▶ Exercise details
Below are the entries. Transcribe exactly the lines from the one with "4_1_cts: 0.149 / 0.000947 / 4140 / 36.3" through the one with "run 2: area", ends included, and leave out all others.

----------

`config.mk`:
```
export PLATFORM = sky130hd
export DESIGN_NAME = memwin_lane_steer
export DESIGN_NICKNAME = d
export VERILOG_FILES = /design/src/rtl/memwin_pkg.sv /design/src/rtl/memwin_cfg_reg.sv /design/src/rtl/memwin_window_match.sv /design/src/rtl/memwin_lane_map.sv /design/src/rtl/memwin_lane_steer.sv
export SDC_FILE = /design/constraint.sdc
export NUM_CORES = 1
export LEC_CHECK = 0
export BUFFER_PORTS_ARGS = -buffer_cell sky130_fd_sc_hd__buf_2
export CAP_MARGIN = 25
export CORE_MARGIN = 4
export CORE_UTILIZATION = 25
export DETAILED_ROUTE_END_ITERATION = 8
export PLACE_DENSITY_LB_ADDON = 0.08
export SLEW_MARGIN = 5
export SYNTH_ARGS = -nofsm -noshare
export SYNTH_HDL_FRONTEND = slang
export SYNTH_HIERARCHICAL = 1
export SYNTH_SLANG_ARGS = --single-unit
export TNS_END_PERCENT = 30
```
`constraint.sdc`:
```
create_clock -name clk -period 4.9 [get_ports clk]
set_input_delay 0.245 -clock clk [delete_from_list [all_inputs] [get_ports clk]]
set_output_delay 0.245 -clock clk [all_outputs]
set_load 0.01 [all_outputs]
```
`src/rtl/memwin_pkg.sv`:
```
package memwin_pkg;

    localparam int unsigned SIZE_CODE_W = 2;

    typedef enum logic [1:0] {
        ACC_BYTE = 2'b00,
        ACC_HALF = 2'b01,
        ACC_WORD = 2'b10,
        ACC_WIDE = 2'b11
    } acc_e;

endpackage

```
`src/rtl/memwin_cfg_reg.sv`:
```
module memwin_cfg_reg
    import memwin_pkg::*;
#(
    parameter int unsigned ADDR_W    = 32,
    parameter int unsigned MIN_LOG2  = 21,
    parameter int unsigned ORDER_BIT = 16,
    parameter int unsigned SIZE_LSB  = 0
) (
    input  logic                   clk,
    input  logic                   rst_n,
    input  logic                   we,
    input  logic [ADDR_W-1:0]      wdata,
    output logic                   valid,
    output logic                   big,
    output logic [SIZE_CODE_W-1:0] dsz,
    output logic [ADDR_W-1:0]      base
);

    typedef struct packed {
        logic                   valid;
        logic                   big;
        logic [SIZE_CODE_W-1:0] dsz;
        logic [ADDR_W-1:0]      base;
    } cfg_s;

    cfg_s cfg_d, cfg_q;

    always_comb begin
        cfg_d = cfg_q;
        if (we) begin
            cfg_d.valid = 1'b1;
            cfg_d.big   = wdata[ORDER_BIT];
            cfg_d.dsz   = wdata[SIZE_LSB +: SIZE_CODE_W];
            cfg_d.base  = {wdata[ADDR_W-1:MIN_LOG2], {MIN_LOG2{1'b0}}};
        end
    end

    always_ff @(posedge clk or negedge rst_n) begin
        if (!rst_n) begin
            cfg_q <= '0;
        end else begin
            cfg_q <= cfg_d;
        end
    end

    assign valid = cfg_q.valid;
    assign big   = cfg_q.big;
    assign dsz   = cfg_q.dsz;
    assign base  = cfg_q.base;

    // a load becomes visible one cycle later and never un-configures
    assert_load_visible_R2 : assert property (@(posedge clk) disable iff (!rst_n)
        we |=> (valid && dsz == $past(wdata[SIZE_LSB +: SIZE_CODE_W])
                && big == $past(wdata[ORDER_BIT])));

    assert_valid_sticky_R2 : assert property (@(posedge clk) disable iff (!rst_n)
        valid |=> valid);

endmodule

```
`src/rtl/memwin_window_match.sv`:
```
module memwin_window_match
    import memwin_pkg::*;
#(
    parameter int unsigned ADDR_W    = 32,
    parameter int unsigned MIN_LOG2  = 21,
    parameter int unsigned STEP_LOG2 = 2,
    parameter int unsigned NUM_SIZES = 3
) (
    input  logic                   clk,
    input  logic                   rst_n,
    input  logic                   valid,
    input  logic [SIZE_CODE_W-1:0] dsz,
    input  logic [ADDR_W-1:0]      base,
    input  logic [ADDR_W-1:0]      addr,
    output logic                   sel,
    output logic [ADDR_W-1:0]      offset
);

    logic [NUM_SIZES-1:0] hit;
    logic [ADDR_W-1:0]    offs [NUM_SIZES];

    for (genvar k = 0; k < NUM_SIZES; k++) begin : g_size
        localparam int unsigned BL = MIN_LOG2 + k * STEP_LOG2;
        assign hit[k]  = (addr[ADDR_W-1:BL] == base[ADDR_W-1:BL]);
        assign offs[k] = addr & ((ADDR_W'(1) << BL) - ADDR_W'(1));
    end

    always_comb begin
        sel    = 1'b0;
        offset = '0;
        for (int k = 0; k < NUM_SIZES; k++) begin
            if (valid && dsz == SIZE_CODE_W'(k) && hit[k]) begin
                sel    = 1'b1;
                offset = offs[k];
            end
        end
    end

    int blog;
    assign blog = int'(MIN_LOG2) + int'(dsz) * int'(STEP_LOG2);

    assert_sel_needs_cfg_R1 : assert property (@(posedge clk) disable iff (!rst_n)
        sel |-> valid);

    assert_reserved_quiet_R5 : assert property (@(posedge clk) disable iff (!rst_n)
        sel |-> (int'(dsz) < int'(NUM_SIZES)));

    assert_upper_bits_match_R3 : assert property (@(posedge clk) disable iff (!rst_n)
        sel |-> (((addr ^ base) >> blog) == '0));

    assert_offset_fits_R6 : assert property (@(posedge clk) disable iff (!rst_n)
        sel |-> ((offset >> blog) == '0));

    assert_offset_zero_miss_R6 : assert property (@(posedge clk) disable iff (!rst_n)
        !sel |-> (offset == '0));

endmodule

```
`src/rtl/memwin_lane_map.sv`:
```
module memwin_lane_map
    import memwin_pkg::*;
#(
    parameter int unsigned LANES  = 4,
    parameter int unsigned BYTE_W = 8
) (
    input  logic                      clk,
    input  logic                      rst_n,
    input  logic                      en,
    input  logic                      big,
    input  logic [1:0]                acc,
    input  logic [$clog2(LANES)-1:0]  lane_addr,
    input  logic [LANES*BYTE_W-1:0]   wr_data,
    input  logic [LANES*BYTE_W-1:0]   mem_rd_data,
    output logic [LANES-1:0]          lane_en,
    output logic [LANES*BYTE_W-1:0]   mem_wr_data,
    output logic [LANES*BYTE_W-1:0]   rd_data
);

    localparam int unsigned IW = $clog2(LANES);

    logic [IW:0] cnt;
    logic [IW:0] first_w;

    always_comb begin
        case (acc_e'(acc))
            ACC_BYTE: begin
                cnt     = (IW+1)'(1);
                first_w = {1'b0, lane_addr};
            end
            ACC_HALF: begin
                cnt     = (IW+1)'(2);
                first_w = {1'b0, lane_addr[IW-1:1], 1'b0};
            end
            default: begin
                cnt     = (IW+1)'(LANES);
                first_w = '0;
            end
        endcase
        if (big) begin
            first_w = (IW+1)'(LANES) - cnt - first_w;
        end
    end

    for (genvar i = 0; i < LANES; i++) begin : g_lane
        logic          in_grp;
        logic          rd_on;
        logic [IW-1:0] rel;
        logic [IW-1:0] src;

        assign in_grp = en && ((IW+1)'(i) >= first_w) && ((IW+1)'(i) < first_w + cnt);
        assign rd_on  = en && ((IW+1)'(i) < cnt);
        assign rel    = IW'(i) - first_w[IW-1:0];
        assign src    = IW'(i) + first_w[IW-1:0];

        assign lane_en[i] = in_grp;
        assign mem_wr_data[i*BYTE_W +: BYTE_W] =
            in_grp ? wr_data[int'(rel)*BYTE_W +: BYTE_W] : '0;
        assign rd_data[i*BYTE_W +: BYTE_W] =
            rd_on ? mem_rd_data[int'(src)*BYTE_W +: BYTE_W] : '0;
    end

    assert_byte_one_lane_R7 : assert property (@(posedge clk) disable iff (!rst_n)
        (en && acc == ACC_BYTE) |-> ($countones(lane_en) == 1));

    assert_byte_mirror_R8 : assert property (@(posedge clk) disable iff (!rst_n)
        (en && acc == ACC_BYTE && big) |-> lane_en[LANES-1-int'(lane_addr)]);

    assert_half_two_lanes_R9 : assert property (@(posedge clk) disable iff (!rst_n)
        (en && acc == ACC_HALF) |-> ($countones(lane_en) == 2));

    assert_word_all_lanes_R10 : assert property (@(posedge clk) disable iff (!rst_n)
        (en && acc[1]) |-> (&lane_en));

    assert_miss_quiet_R11 : assert property (@(posedge clk) disable iff (!rst_n)
        !en |-> (lane_en == '0 && mem_wr_data == '0));

    assert_miss_read_zero_R12 : assert property (@(posedge clk) disable iff (!rst_n)
        !en |-> (rd_data == '0));

endmodule

```
`src/rtl/memwin_lane_steer.sv`:
```
module memwin_lane_steer
    import memwin_pkg::*;
#(
    parameter int unsigned ADDR_W       = 32,
    parameter int unsigned LANES        = 4,
    parameter int unsigned BYTE_W       = 8,
    parameter int unsigned MIN_BLK_LOG2 = 21,
    parameter int unsigned STEP_LOG2    = 2,
    parameter int unsigned NUM_SIZES    = 3,
    parameter int unsigned ORDER_BIT    = 16,
    parameter int unsigned SIZE_LSB     = 0
) (
    input  logic                    clk,
    input  logic                    rst_n,
    input  logic                    cfg_we,
    input  logic [ADDR_W-1:0]       cfg_wdata,
    input  logic [ADDR_W-1:0]       bus_addr,
    input  logic [1:0]              acc_size,
    input  logic [LANES*BYTE_W-1:0] wr_data,
    input  logic [LANES*BYTE_W-1:0] mem_rd_data,
    output logic                    blk_sel,
    output logic [ADDR_W-1:0]       blk_offset,
    output logic [LANES-1:0]        lane_en,
    output logic [LANES*BYTE_W-1:0] mem_wr_data,
    output logic [LANES*BYTE_W-1:0] rd_data
);

    localparam int unsigned IW = $clog2(LANES);

    logic                   cfg_valid;
    logic                   cfg_big;
    logic [SIZE_CODE_W-1:0] cfg_dsz;
    logic [ADDR_W-1:0]      cfg_base;

    memwin_cfg_reg #(
        .ADDR_W    (ADDR_W),
        .MIN_LOG2  (MIN_BLK_LOG2),
        .ORDER_BIT (ORDER_BIT),
        .SIZE_LSB  (SIZE_LSB)
    ) u_cfg (
        .clk   (clk),
        .rst_n (rst_n),
        .we    (cfg_we),
        .wdata (cfg_wdata),
        .valid (cfg_valid),
        .big   (cfg_big),
        .dsz   (cfg_dsz),
        .base  (cfg_base)
    );

    memwin_window_match #(
        .ADDR_W    (ADDR_W),
        .MIN_LOG2  (MIN_BLK_LOG2),
        .STEP_LOG2 (STEP_LOG2),
        .NUM_SIZES (NUM_SIZES)
    ) u_match (
        .clk    (clk),
        .rst_n  (rst_n),
        .valid  (cfg_valid),
        .dsz    (cfg_dsz),
        .base   (cfg_base),
        .addr   (bus_addr),
        .sel    (blk_sel),
        .offset (blk_offset)
    );

    memwin_lane_map #(
        .LANES  (LANES),
        .BYTE_W (BYTE_W)
    ) u_lanes (
        .clk         (clk),
        .rst_n       (rst_n),
        .en          (blk_sel),
        .big         (cfg_big),
        .acc         (acc_size),
        .lane_addr   (bus_addr[IW-1:0]),
        .wr_data     (wr_data),
        .mem_rd_data (mem_rd_data),
        .lane_en     (lane_en),
        .mem_wr_data (mem_wr_data),
        .rd_data     (rd_data)
    );

    assert_silent_unconfigured_R1 : assert property (@(posedge clk) disable iff (!rst_n)
        !cfg_valid |-> (!blk_sel && lane_en == '0 && rd_data == '0));

    assert_enables_follow_sel_R3 : assert property (@(posedge clk) disable iff (!rst_n)
        blk_sel |-> (lane_en != '0));

endmodule

```
==> impl_metrics.env, run 1 <==
export IMPL_status="finished clean"
export IMPL_clock_skew_ns=0
export IMPL_hold_violations=0
export IMPL_ff_latch_area_sq_um=375
export IMPL_report_final_slew_viol_count=0
export IMPL_io_buffers=208
export IMPL_clk_pin_slew_ns=0.05
export IMPL_antenna_found_initial=0
export IMPL_antennaDiodeCount=0
export IMPL_fmaxAchievable_mhz=253
export IMPL_dieArea_sq_um=13400
export IMPL_ios=234
export IMPL_totalNegativeSetupSlack_ns=0
export IMPL_cp_start_kind="input port"
export IMPL_cts_root_buf="clkbuf_16"
export IMPL_wl_um=10900
export IMPL_vias=3115
export IMPL_coreArea_sq_um=11400
export IMPL_vdd_drop_max_mv=0.107
export IMPL_syn_area_sq_um=2910
export IMPL_crit_start="acc_size[1]"
export IMPL_cts_num_sinks=15
export IMPL_power_density_nw_per_um2=154
export IMPL_ys_warn_count=6
export IMPL_critPathCaptureType="output port"
export IMPL_multiInputGateArea_sq_um=2290
export IMPL_grt_pass1_vias=3124
export IMPL_post_cts_setup_buffer_count=0
export IMPL_cts_path_max_buffers=2
export IMPL_period_share_pct=80.8
export IMPL_crit_type="input port to output port"
export IMPL_grt_max_degree=39
export IMPL_fin_util_pct=35.3
export IMPL_area_growth_pct=38.8
export IMPL_grt_overflow=0
export IMPL_crit_required_ns=4.66
export IMPL_nNetsFinal=618
export IMPL_die_x_um=116
export IMPL_die_h_um=116
export IMPL_drc=0
export IMPL_wl_per_cell_um=17.5
export IMPL_hpwl_um=8590
export IMPL_htreeDepth=1
export IMPL_netlist_instances=287
export IMPL_min_from="cfg_wdata[22]"
export IMPL_fill_cells=1235
export IMPL_grtUsageTotal_pct=15.3
export IMPL_grt_pass1_wl_um=16500
export IMPL_worst_pin_slew_ns=0.951
export IMPL_std_cell_rows=39
export IMPL_critPathMaxFanout=20
export IMPL_initial_utilization_pct=25.5
export IMPL_drtAntennaViolNets=0
export IMPL_drtIter0Drc=175
export IMPL_drive_above_1_share_pct=56.5
export IMPL_rsz0062_at_grt="no"
export IMPL_setup_viol=0
export IMPL_clock_latency_ns=0.24
export IMPL_arrival_ns=3.71
export IMPL_max_slew_margin_pct=36.3
export IMPL_period_minus_slack_ns=3.96
export IMPL_cts_tree="done"
export IMPL_p_leak_nw=2.30
export IMPL_whs_ns=0.229
export IMPL_min_path_type="input port to flip-flop"
export IMPL_vias_per_cell=5.02
export IMPL_max_cap_violations=0
export IMPL_drtPass1Iterations=4
export IMPL_cts_made_buffers=3
export IMPL_reg2reg_from="u_cfg/big$_DFFE_PN0P_"
export IMPL_place_congestion=0.751
export IMPL_syn_avg_cell_area_sq_um=10.1
## power by group
group | total (W) | internal, W | switching [W]
registers | 0.000146 | 0.000136 | 0.0000101
clock network | 0.000160 | 0.000110 | 0.0000498
logic | 0.000314 | 0.000165 | 0.000149
total | 0.000620 | 0.000411 | 0.000209
## what timing repair did
item / in CTS / in global routing
endpoints found under the hold margin: 15 / 0
setup endpoints to repair: 0 / 0
resized for setup: 0 / 0
hold buffers: 1 / 0
## critical path, cell delays in order
cell,delay [ns]
buf_2,0.12
nor2_1,0.15
inv_1,0.08
ha_1,0.37
nand2b_1,0.23
xnor2_1,0.14
nand2b_1,0.07
ha_1,0.26
a21o_1,0.15
buf_4,0.26
clkinv_1,0.23
ha_1,0.25
or3_1,0.37
o211ai_1,0.43
nor3b_1,0.15
buf_2,0.19
## flip-flops by register name, summed over array words and instances (netlist names)
name / cells
u_cfg/dsz: 2
u_cfg/base: 11
u_cfg/big: 1
u_cfg/valid: 1
## through the flow
| stage | std cells | total power [W] | instance area (sq um) | setup slack [ns] |
|---|---|---|---|---|
| floorplan | 293 | 0.000373 | 2930 | 1.10 |
| global placement | 616 | 0.000457 | 3950 | 0.947 |
| detailed placement | 616 | 0.000463 | 3950 | 0.909 |
| CTS | 621 | 0.000628 | 4040 | 0.906 |
| global route | 621 | 0.000666 | 4040 | 0.595 |
| finish | 621 | 0.000620 | 4040 | 0.941 |
## routing by layer
| metal | share of wire, % | global-route usage, % |
|---|---|---|
| met5 | 0 | 0 |
| met4 | 0.48 | 1.86 |
| met3 | 8.6 | 2.45 |
| met2 | 49 | 27.8 |
| met1 | 42 | 19.6 |
## path summary, 6_finish.rpt
path	depth (start not counted)	slack (ns)	end
max	16	0.94	mem_wr_data[5]
max in group asynchronous	2	4.20	u_cfg/dsz[0]$_DFFE_PN0P_
min in group asynchronous	2	0.44	u_cfg/base[30]$_DFFE_PN0P_
max reg2reg	1	4.05	u_cfg/big$_DFFE_PN0P_
min	2	0.23	u_cfg/base[22]$_DFFE_PN0P_
min reg2reg	1	0.47	u_cfg/valid$_DFFE_PN0P_
## placed cells by master, fill, tap and decap left out, drive strengths merged, types with 6 or more instances in the layout
| cell | n |
|---|---|
| mux2 | 15 |
| dfrtp | 15 |
| mux2i | 24 |
| a21oi | 9 |
| nand2 | 14 |
| nor2 | 12 |
| xnor2 | 11 |
| mux4 | 32 |
| buf | 213 |
| and3 | 41 |
| a221oi | 8 |
| conb | 7 |
| inv | 6 |
| nor2b | 10 |
| o22ai | 16 |
| nor3b | 8 |
## area by class of cell
cell class,instances,share of cell area (%)
Tap cell,143,4.43
Timing Repair Buffer,214,27.0
Multi-Input combinational cell,238,56.6
Sequential cell,15,9.30
Inverter,7,0.713
Clock buffer,4,1.95
Power figures use the tool's default switching activity.
==> inputs of run 2 (changes only) <==
==> constraint.sdc (replaced) <==
create_clock -name clk -period 3.3 [get_ports clk]
set_input_delay 0.165 -clock clk [delete_from_list [all_inputs] [get_ports clk]]
set_output_delay 0.165 -clock clk [all_outputs]
set_load 0.01 [all_outputs]
==> impl_metrics.env, run 2 (synthesized netlist as in run 1, its figures left out) <==
export IMPL_status="finished clean"
export IMPL_critPathMaxFanout=4
export IMPL_die_x_um=116
export IMPL_drive_above_1_share_pct=60.2
export IMPL_max_cap_violations=0
export IMPL_setup_viol=0
export IMPL_vias=3130
export IMPL_min_path_type="input port to flip-flop"
export IMPL_grt_pass1_wl_um=16200
export IMPL_worst_pin_slew_ns=0.665
export IMPL_cts_path_max_buffers=2
export IMPL_largest_reg_flops=11
export IMPL_die_h_um=116
export IMPL_stdcell_count=633
export IMPL_vias_per_cell=4.94
export IMPL_fmaxAchievable_mhz=320
export IMPL_cts_root_buf="clkbuf_16"
export IMPL_multiInputGateArea_sq_um=2360
export IMPL_period_minus_slack_ns=3.13
export IMPL_period_share_pct=94.8
export IMPL_grt_max_degree=42
export IMPL_critPathCaptureType="output port"
export IMPL_drtIter0Drc=187
export IMPL_place_congestion=0.739
export IMPL_wl_per_cell_um=16.8
export IMPL_nNetsFinal=630
export IMPL_crit_required_ns=3.13
export IMPL_fill_cells=1232
export IMPL_cts_tree="done"
export IMPL_hold_violations=0
export IMPL_arrival_ns=2.96
export IMPL_htreeDepth=1
export IMPL_clock_latency_ns=0.24
export IMPL_antennaDiodeCount=0
export IMPL_p_leak_nw=2.38
export IMPL_totalNegativeSetupSlack_ns=0
export IMPL_grt_overflow=0
export IMPL_report_final_slew_viol_count=0
export IMPL_dieArea_sq_um=13400
export IMPL_vdd_drop_max_mv=0.233
export IMPL_initial_utilization_pct=25.5
export IMPL_drtPass1Iterations=4
export IMPL_cts_made_buffers=3
export IMPL_max_slew_margin_pct=55.6
export IMPL_cp_start_kind="input port"
export IMPL_crit_type="input port to output port"
export IMPL_dp_cells=624
export IMPL_cts_num_sinks=15
export IMPL_drc=0
export IMPL_area_growth_pct=44.8
export IMPL_final_common_cell="buf_2"
export IMPL_most_common_layout_cells="buf_2 (209), and3_1 (38), mux4_2 (30)"
export IMPL_io_buffers=208
export IMPL_std_cell_rows=39
export IMPL_rsz0062_at_grt="no"
export IMPL_clk_pin_slew_ns=0.05
export IMPL_drtAntennaViolNets=0
export IMPL_whs_ns=0.150
export IMPL_hpwl_um=8570
export IMPL_power_density_nw_per_um2=227
export IMPL_coreArea_sq_um=11400
export IMPL_clock_skew_ns=0
export IMPL_antenna_found_initial=0
export IMPL_ios=234
export IMPL_wl_um=10700
export IMPL_grt_pass1_vias=3187
export IMPL_grtUsageTotal_pct=14.8
export IMPL_ff_latch_area_sq_um=375
==> run 2: timing repair <==
action / CTS / global route
hold buffers: 1 / 0
endpoints found under the hold margin: 15 / 0
endpoints found under the setup margin: 0 / 20
buffers inserted: 0 / 3
resized for setup: 0 / 8
==> run 2: report_power, final <==
group	switching [W]	leakage [nW]	internal (W)	total, W
sequential	0.0000155	0.172	0.000202	0.000217
clock	0.0000727	0.0409	0.000162	0.000234
combinational	0.000232	2.17	0.000271	0.000503
==> run 2: metrics by stage <==
step / worst slack, ns / power [W] / instance area [sq um] / utilization, %
6_report: 0.170 / 0.000954 / 4210 / 36.9
5_1_grt: 0.00287 / 0.00102 / 4210 / 36.9
4_1_cts: 0.149 / 0.000947 / 4140 / 36.3
3_5_place_dp: 0.154 / 0.000708 / 4050 / 35.5
3_3_place_gp: 0.176 / 0.000698 / 4050 / 35.5
2_1_floorplan: -0.0403 / 0.000565 / 2990 / -
==> run 2: area by class of cell <==
class                   count  area share [%]
multi-input cells         238            56.0
repair buffers            226            28.2
flip-flops and latches     15            8.92
well taps                 143            4.25
clock buffers               3            1.78
inverters                   7           0.684
clock inverters             1           0.119
==> run 2: worst max-delay path: stages <==
cell      delay, ns
buf_2          0.16
nor2_4         0.10
inv_2          0.04
ha_2           0.18
nand2b_4       0.14
xnor2_2        0.11
nand2b_1       0.07
ha_1           0.28
a21o_4         0.22
fa_2           0.38
xor2_4         0.18
or3_1          0.32
o211ai_1       0.16
buf_2          0.24
nor3b_1        0.06
buf_2          0.16
==> run 2: worst paths after layout <==
kind / startpoint / end / slack, ns / depth (start not counted)
max: acc_size[0] / mem_wr_data[6] / 0.17 / 16
min: cfg_wdata[25] / u_cfg/base[25]$_DFFE_PN0P_ / 0.15 / 2
max reg2reg: u_cfg/big$_DFFE_PN0P_ / u_cfg/big$_DFFE_PN0P_ / 2.44 / 1
min reg2reg: u_cfg/valid$_DFFE_PN0P_ / u_cfg/valid$_DFFE_PN0P_ / 0.46 / 1
max in group asynchronous: rst_n / u_cfg/dsz[0]$_DFFE_PN0P_ / 2.68 / 2
min in group asynchronous: rst_n / u_cfg/base[29]$_DFFE_PN0P_ / 0.36 / 2
==> run 2: routing by layer <==
metal / vias up / routed length (um) / track usage [%] / share of wire [%]
li1: 1507 / - / - / -
met4: 0 / 53 / 1.70 / 0.50
met5: - / 0 / 0 / 0
met3: 6 / 932 / 2.51 / 8.7
met2: 127 / 5310 / 27.1 / 50
met1: 1490 / 4360 / 18.7 / 41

----------

▶ Solution
4_1_cts: 0.149 / 0.000947 / 4140 / 36.3
3_5_place_dp: 0.154 / 0.000708 / 4050 / 35.5
3_3_place_gp: 0.176 / 0.000698 / 4050 / 35.5
2_1_floorplan: -0.0403 / 0.000565 / 2990 / -
==> run 2: area by class of cell <==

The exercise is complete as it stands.